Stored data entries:

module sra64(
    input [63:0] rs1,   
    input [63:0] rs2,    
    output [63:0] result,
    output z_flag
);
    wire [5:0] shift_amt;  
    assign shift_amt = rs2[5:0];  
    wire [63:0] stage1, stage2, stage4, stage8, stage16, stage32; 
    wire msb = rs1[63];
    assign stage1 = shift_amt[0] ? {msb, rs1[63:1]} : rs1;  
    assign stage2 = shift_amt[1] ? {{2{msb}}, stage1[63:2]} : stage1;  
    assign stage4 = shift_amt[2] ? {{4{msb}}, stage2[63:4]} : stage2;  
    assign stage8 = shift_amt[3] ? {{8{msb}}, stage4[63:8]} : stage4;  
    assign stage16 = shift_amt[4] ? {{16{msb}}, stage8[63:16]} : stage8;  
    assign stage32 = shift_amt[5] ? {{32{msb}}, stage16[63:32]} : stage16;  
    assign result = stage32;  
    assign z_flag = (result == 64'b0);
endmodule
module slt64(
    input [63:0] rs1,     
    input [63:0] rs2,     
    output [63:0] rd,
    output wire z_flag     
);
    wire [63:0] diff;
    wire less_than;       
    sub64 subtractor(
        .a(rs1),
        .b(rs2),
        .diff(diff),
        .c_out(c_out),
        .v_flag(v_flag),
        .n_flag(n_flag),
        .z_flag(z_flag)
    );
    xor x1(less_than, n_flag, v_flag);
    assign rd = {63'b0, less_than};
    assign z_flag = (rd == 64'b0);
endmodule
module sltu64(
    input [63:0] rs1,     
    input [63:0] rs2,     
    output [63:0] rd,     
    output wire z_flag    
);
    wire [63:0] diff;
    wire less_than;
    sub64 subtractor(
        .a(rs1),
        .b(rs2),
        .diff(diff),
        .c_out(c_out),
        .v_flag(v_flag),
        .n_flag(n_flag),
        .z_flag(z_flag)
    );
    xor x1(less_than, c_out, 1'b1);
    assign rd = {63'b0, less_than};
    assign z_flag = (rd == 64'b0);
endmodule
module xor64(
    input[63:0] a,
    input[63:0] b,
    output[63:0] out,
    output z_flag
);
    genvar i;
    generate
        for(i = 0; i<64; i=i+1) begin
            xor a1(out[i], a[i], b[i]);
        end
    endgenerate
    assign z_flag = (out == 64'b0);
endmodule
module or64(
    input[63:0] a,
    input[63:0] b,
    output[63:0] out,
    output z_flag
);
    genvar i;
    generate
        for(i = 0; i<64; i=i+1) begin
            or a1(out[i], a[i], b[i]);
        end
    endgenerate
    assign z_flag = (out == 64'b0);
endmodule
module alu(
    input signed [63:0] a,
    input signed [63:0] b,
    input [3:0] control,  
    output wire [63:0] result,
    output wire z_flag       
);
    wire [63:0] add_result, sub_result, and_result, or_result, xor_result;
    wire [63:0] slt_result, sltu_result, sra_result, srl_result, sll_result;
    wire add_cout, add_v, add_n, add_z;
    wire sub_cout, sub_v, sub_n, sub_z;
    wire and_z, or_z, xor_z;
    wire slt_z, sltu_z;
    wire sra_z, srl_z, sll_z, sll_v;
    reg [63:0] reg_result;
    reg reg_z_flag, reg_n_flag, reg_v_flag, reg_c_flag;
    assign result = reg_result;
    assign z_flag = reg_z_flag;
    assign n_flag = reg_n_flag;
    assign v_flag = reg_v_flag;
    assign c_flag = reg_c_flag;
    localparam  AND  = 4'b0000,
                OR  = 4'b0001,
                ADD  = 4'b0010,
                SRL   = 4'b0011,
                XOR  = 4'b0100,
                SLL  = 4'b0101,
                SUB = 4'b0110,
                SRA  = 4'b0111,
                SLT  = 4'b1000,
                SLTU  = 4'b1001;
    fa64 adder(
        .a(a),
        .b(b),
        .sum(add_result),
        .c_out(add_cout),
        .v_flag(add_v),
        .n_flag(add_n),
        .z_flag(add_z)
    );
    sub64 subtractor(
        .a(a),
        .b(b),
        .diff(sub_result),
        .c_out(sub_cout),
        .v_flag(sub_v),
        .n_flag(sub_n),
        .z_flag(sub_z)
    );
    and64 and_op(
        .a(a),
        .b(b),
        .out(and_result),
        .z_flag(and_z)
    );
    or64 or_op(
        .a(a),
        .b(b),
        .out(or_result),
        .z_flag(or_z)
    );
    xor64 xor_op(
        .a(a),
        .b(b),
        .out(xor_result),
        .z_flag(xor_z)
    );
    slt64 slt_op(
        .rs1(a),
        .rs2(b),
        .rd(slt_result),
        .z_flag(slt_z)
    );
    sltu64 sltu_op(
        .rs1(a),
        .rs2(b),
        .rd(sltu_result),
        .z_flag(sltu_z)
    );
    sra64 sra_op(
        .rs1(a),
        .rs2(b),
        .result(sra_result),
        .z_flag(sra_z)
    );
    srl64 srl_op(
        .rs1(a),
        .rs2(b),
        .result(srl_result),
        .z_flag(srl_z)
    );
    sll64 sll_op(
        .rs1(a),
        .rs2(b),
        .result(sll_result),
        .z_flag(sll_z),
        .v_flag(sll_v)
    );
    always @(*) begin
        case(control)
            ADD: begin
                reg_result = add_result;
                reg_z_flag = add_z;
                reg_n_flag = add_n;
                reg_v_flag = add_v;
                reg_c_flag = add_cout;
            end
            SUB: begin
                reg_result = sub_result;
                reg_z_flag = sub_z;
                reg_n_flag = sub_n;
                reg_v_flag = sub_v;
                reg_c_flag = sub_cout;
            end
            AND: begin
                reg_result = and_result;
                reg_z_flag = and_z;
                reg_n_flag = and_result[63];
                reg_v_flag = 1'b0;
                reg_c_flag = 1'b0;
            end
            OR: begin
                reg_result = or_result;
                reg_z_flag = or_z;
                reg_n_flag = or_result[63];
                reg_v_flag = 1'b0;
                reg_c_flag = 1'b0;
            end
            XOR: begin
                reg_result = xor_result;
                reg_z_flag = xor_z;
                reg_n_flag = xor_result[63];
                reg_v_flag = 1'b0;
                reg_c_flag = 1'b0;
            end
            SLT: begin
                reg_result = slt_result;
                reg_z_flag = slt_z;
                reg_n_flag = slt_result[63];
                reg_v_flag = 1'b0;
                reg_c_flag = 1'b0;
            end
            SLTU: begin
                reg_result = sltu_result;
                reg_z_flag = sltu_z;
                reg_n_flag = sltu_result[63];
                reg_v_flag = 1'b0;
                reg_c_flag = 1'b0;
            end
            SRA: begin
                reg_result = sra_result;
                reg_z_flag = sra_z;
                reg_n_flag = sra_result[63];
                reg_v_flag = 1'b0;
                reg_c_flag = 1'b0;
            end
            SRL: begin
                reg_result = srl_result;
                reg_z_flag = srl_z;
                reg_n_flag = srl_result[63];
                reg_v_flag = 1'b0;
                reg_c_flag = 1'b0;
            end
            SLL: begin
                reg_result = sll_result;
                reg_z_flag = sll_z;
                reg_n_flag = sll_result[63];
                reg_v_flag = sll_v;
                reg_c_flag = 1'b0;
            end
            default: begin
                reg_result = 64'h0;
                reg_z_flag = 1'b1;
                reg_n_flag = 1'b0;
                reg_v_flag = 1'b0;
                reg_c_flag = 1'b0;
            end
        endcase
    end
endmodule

▶ How to complete this task: Print the records above exactly as written.

▶ Solved exercise:
module sra64(
    input [63:0] rs1,   
    input [63:0] rs2,    
    output [63:0] result,
    output z_flag
);
    wire [5:0] shift_amt;  
    assign shift_amt = rs2[5:0];  
    wire [63:0] stage1, stage2, stage4, stage8, stage16, stage32; 
    wire msb = rs1[63];
    assign stage1 = shift_amt[0] ? {msb, rs1[63:1]} : rs1;  
    assign stage2 = shift_amt[1] ? {{2{msb}}, stage1[63:2]} : stage1;  
    assign stage4 = shift_amt[2] ? {{4{msb}}, stage2[63:4]} : stage2;  
    assign stage8 = shift_amt[3] ? {{8{msb}}, stage4[63:8]} : stage4;  
    assign stage16 = shift_amt[4] ? {{16{msb}}, stage8[63:16]} : stage8;  
    assign stage32 = shift_amt[5] ? {{32{msb}}, stage16[63:32]} : stage16;  
    assign result = stage32;  
    assign z_flag = (result == 64'b0);
endmodule
module slt64(
    input [63:0] rs1,     
    input [63:0] rs2,     
    output [63:0] rd,
    output wire z_flag     
);
    wire [63:0] diff;
    wire less_than;       
    sub64 subtractor(
        .a(rs1),
        .b(rs2),
        .diff(diff),
        .c_out(c_out),
        .v_flag(v_flag),
        .n_flag(n_flag),
        .z_flag(z_flag)
    );
    xor x1(less_than, n_flag, v_flag);
    assign rd = {63'b0, less_than};
    assign z_flag = (rd == 64'b0);
endmodule
module sltu64(
    input [63:0] rs1,     
    input [63:0] rs2,     
    output [63:0] rd,     
    output wire z_flag    
);
    wire [63:0] diff;
    wire less_than;
    sub64 subtractor(
        .a(rs1),
        .b(rs2),
        .diff(diff),
        .c_out(c_out),
        .v_flag(v_flag),
        .n_flag(n_flag),
        .z_flag(z_flag)
    );
    xor x1(less_than, c_out, 1'b1);
    assign rd = {63'b0, less_than};
    assign z_flag = (rd == 64'b0);
endmodule
module xor64(
    input[63:0] a,
    input[63:0] b,
    output[63:0] out,
    output z_flag
);
    genvar i;
    generate
        for(i = 0; i<64; i=i+1) begin
            xor a1(out[i], a[i], b[i]);
        end
    endgenerate
    assign z_flag = (out == 64'b0);
endmodule
module or64(
    input[63:0] a,
    input[63:0] b,
    output[63:0] out,
    output z_flag
);
    genvar i;
    generate
        for(i = 0; i<64; i=i+1) begin
            or a1(out[i], a[i], b[i]);
        end
    endgenerate
    assign z_flag = (out == 64'b0);
endmodule
module alu(
    input signed [63:0] a,
    input signed [63:0] b,
    input [3:0] control,  
    output wire [63:0] result,
    output wire z_flag       
);
    wire [63:0] add_result, sub_result, and_result, or_result, xor_result;
    wire [63:0] slt_result, sltu_result, sra_result, srl_result, sll_result;
    wire add_cout, add_v, add_n, add_z;
    wire sub_cout, sub_v, sub_n, sub_z;
    wire and_z, or_z, xor_z;
    wire slt_z, sltu_z;
    wire sra_z, srl_z, sll_z, sll_v;
    reg [63:0] reg_result;
    reg reg_z_flag, reg_n_flag, reg_v_flag, reg_c_flag;
    assign result = reg_result;
    assign z_flag = reg_z_flag;
    assign n_flag = reg_n_flag;
    assign v_flag = reg_v_flag;
    assign c_flag = reg_c_flag;
    localparam  AND  = 4'b0000,
                OR  = 4'b0001,
                ADD  = 4'b0010,
                SRL   = 4'b0011,
                XOR  = 4'b0100,
                SLL  = 4'b0101,
                SUB = 4'b0110,
                SRA  = 4'b0111,
                SLT  = 4'b1000,
                SLTU  = 4'b1001;
    fa64 adder(
        .a(a),
        .b(b),
        .sum(add_result),
        .c_out(add_cout),
        .v_flag(add_v),
        .n_flag(add_n),
        .z_flag(add_z)
    );
    sub64 subtractor(
        .a(a),
        .b(b),
        .diff(sub_result),
        .c_out(sub_cout),
        .v_flag(sub_v),
        .n_flag(sub_n),
        .z_flag(sub_z)
    );
    and64 and_op(
        .a(a),
        .b(b),
        .out(and_result),
        .z_flag(and_z)
    );
    or64 or_op(
        .a(a),
        .b(b),
        .out(or_result),
        .z_flag(or_z)
    );
    xor64 xor_op(
        .a(a),
        .b(b),
        .out(xor_result),
        .z_flag(xor_z)
    );
    slt64 slt_op(
        .rs1(a),
        .rs2(b),
        .rd(slt_result),
        .z_flag(slt_z)
    );
    sltu64 sltu_op(
        .rs1(a),
        .rs2(b),
        .rd(sltu_result),
        .z_flag(sltu_z)
    );
    sra64 sra_op(
        .rs1(a),
        .rs2(b),
        .result(sra_result),
        .z_flag(sra_z)
    );
    srl64 srl_op(
        .rs1(a),
        .rs2(b),
        .result(srl_result),
        .z_flag(srl_z)
    );
    sll64 sll_op(
        .rs1(a),
        .rs2(b),
        .result(sll_result),
        .z_flag(sll_z),
        .v_flag(sll_v)
    );
    always @(*) begin
        case(control)
            ADD: begin
                reg_result = add_result;
                reg_z_flag = add_z;
                reg_n_flag = add_n;
                reg_v_flag = add_v;
                reg_c_flag = add_cout;
            end
            SUB: begin
                reg_result = sub_result;
                reg_z_flag = sub_z;
                reg_n_flag = sub_n;
                reg_v_flag = sub_v;
                reg_c_flag = sub_cout;
            end
            AND: begin
                reg_result = and_result;
                reg_z_flag = and_z;
                reg_n_flag = and_result[63];
                reg_v_flag = 1'b0;
                reg_c_flag = 1'b0;
            end
            OR: begin
                reg_result = or_result;
                reg_z_flag = or_z;
                reg_n_flag = or_result[63];
                reg_v_flag = 1'b0;
                reg_c_flag = 1'b0;
            end
            XOR: begin
                reg_result = xor_result;
                reg_z_flag = xor_z;
                reg_n_flag = xor_result[63];
                reg_v_flag = 1'b0;
                reg_c_flag = 1'b0;
            end
            SLT: begin
                reg_result = slt_result;
                reg_z_flag = slt_z;
                reg_n_flag = slt_result[63];
                reg_v_flag = 1'b0;
                reg_c_flag = 1'b0;
            end
            SLTU: begin
                reg_result = sltu_result;
                reg_z_flag = sltu_z;
                reg_n_flag = sltu_result[63];
                reg_v_flag = 1'b0;
                reg_c_flag = 1'b0;
            end
            SRA: begin
                reg_result = sra_result;
                reg_z_flag = sra_z;
                reg_n_flag = sra_result[63];
                reg_v_flag = 1'b0;
                reg_c_flag = 1'b0;
            end
            SRL: begin
                reg_result = srl_result;
                reg_z_flag = srl_z;
                reg_n_flag = srl_result[63];
                reg_v_flag = 1'b0;
                reg_c_flag = 1'b0;
            end
            SLL: begin
                reg_result = sll_result;
                reg_z_flag = sll_z;
                reg_n_flag = sll_result[63];
                reg_v_flag = sll_v;
                reg_c_flag = 1'b0;
            end
            default: begin
                reg_result = 64'h0;
                reg_z_flag = 1'b1;
                reg_n_flag = 1'b0;
                reg_v_flag = 1'b0;
                reg_c_flag = 1'b0;
            end
        endcase
    end
endmodule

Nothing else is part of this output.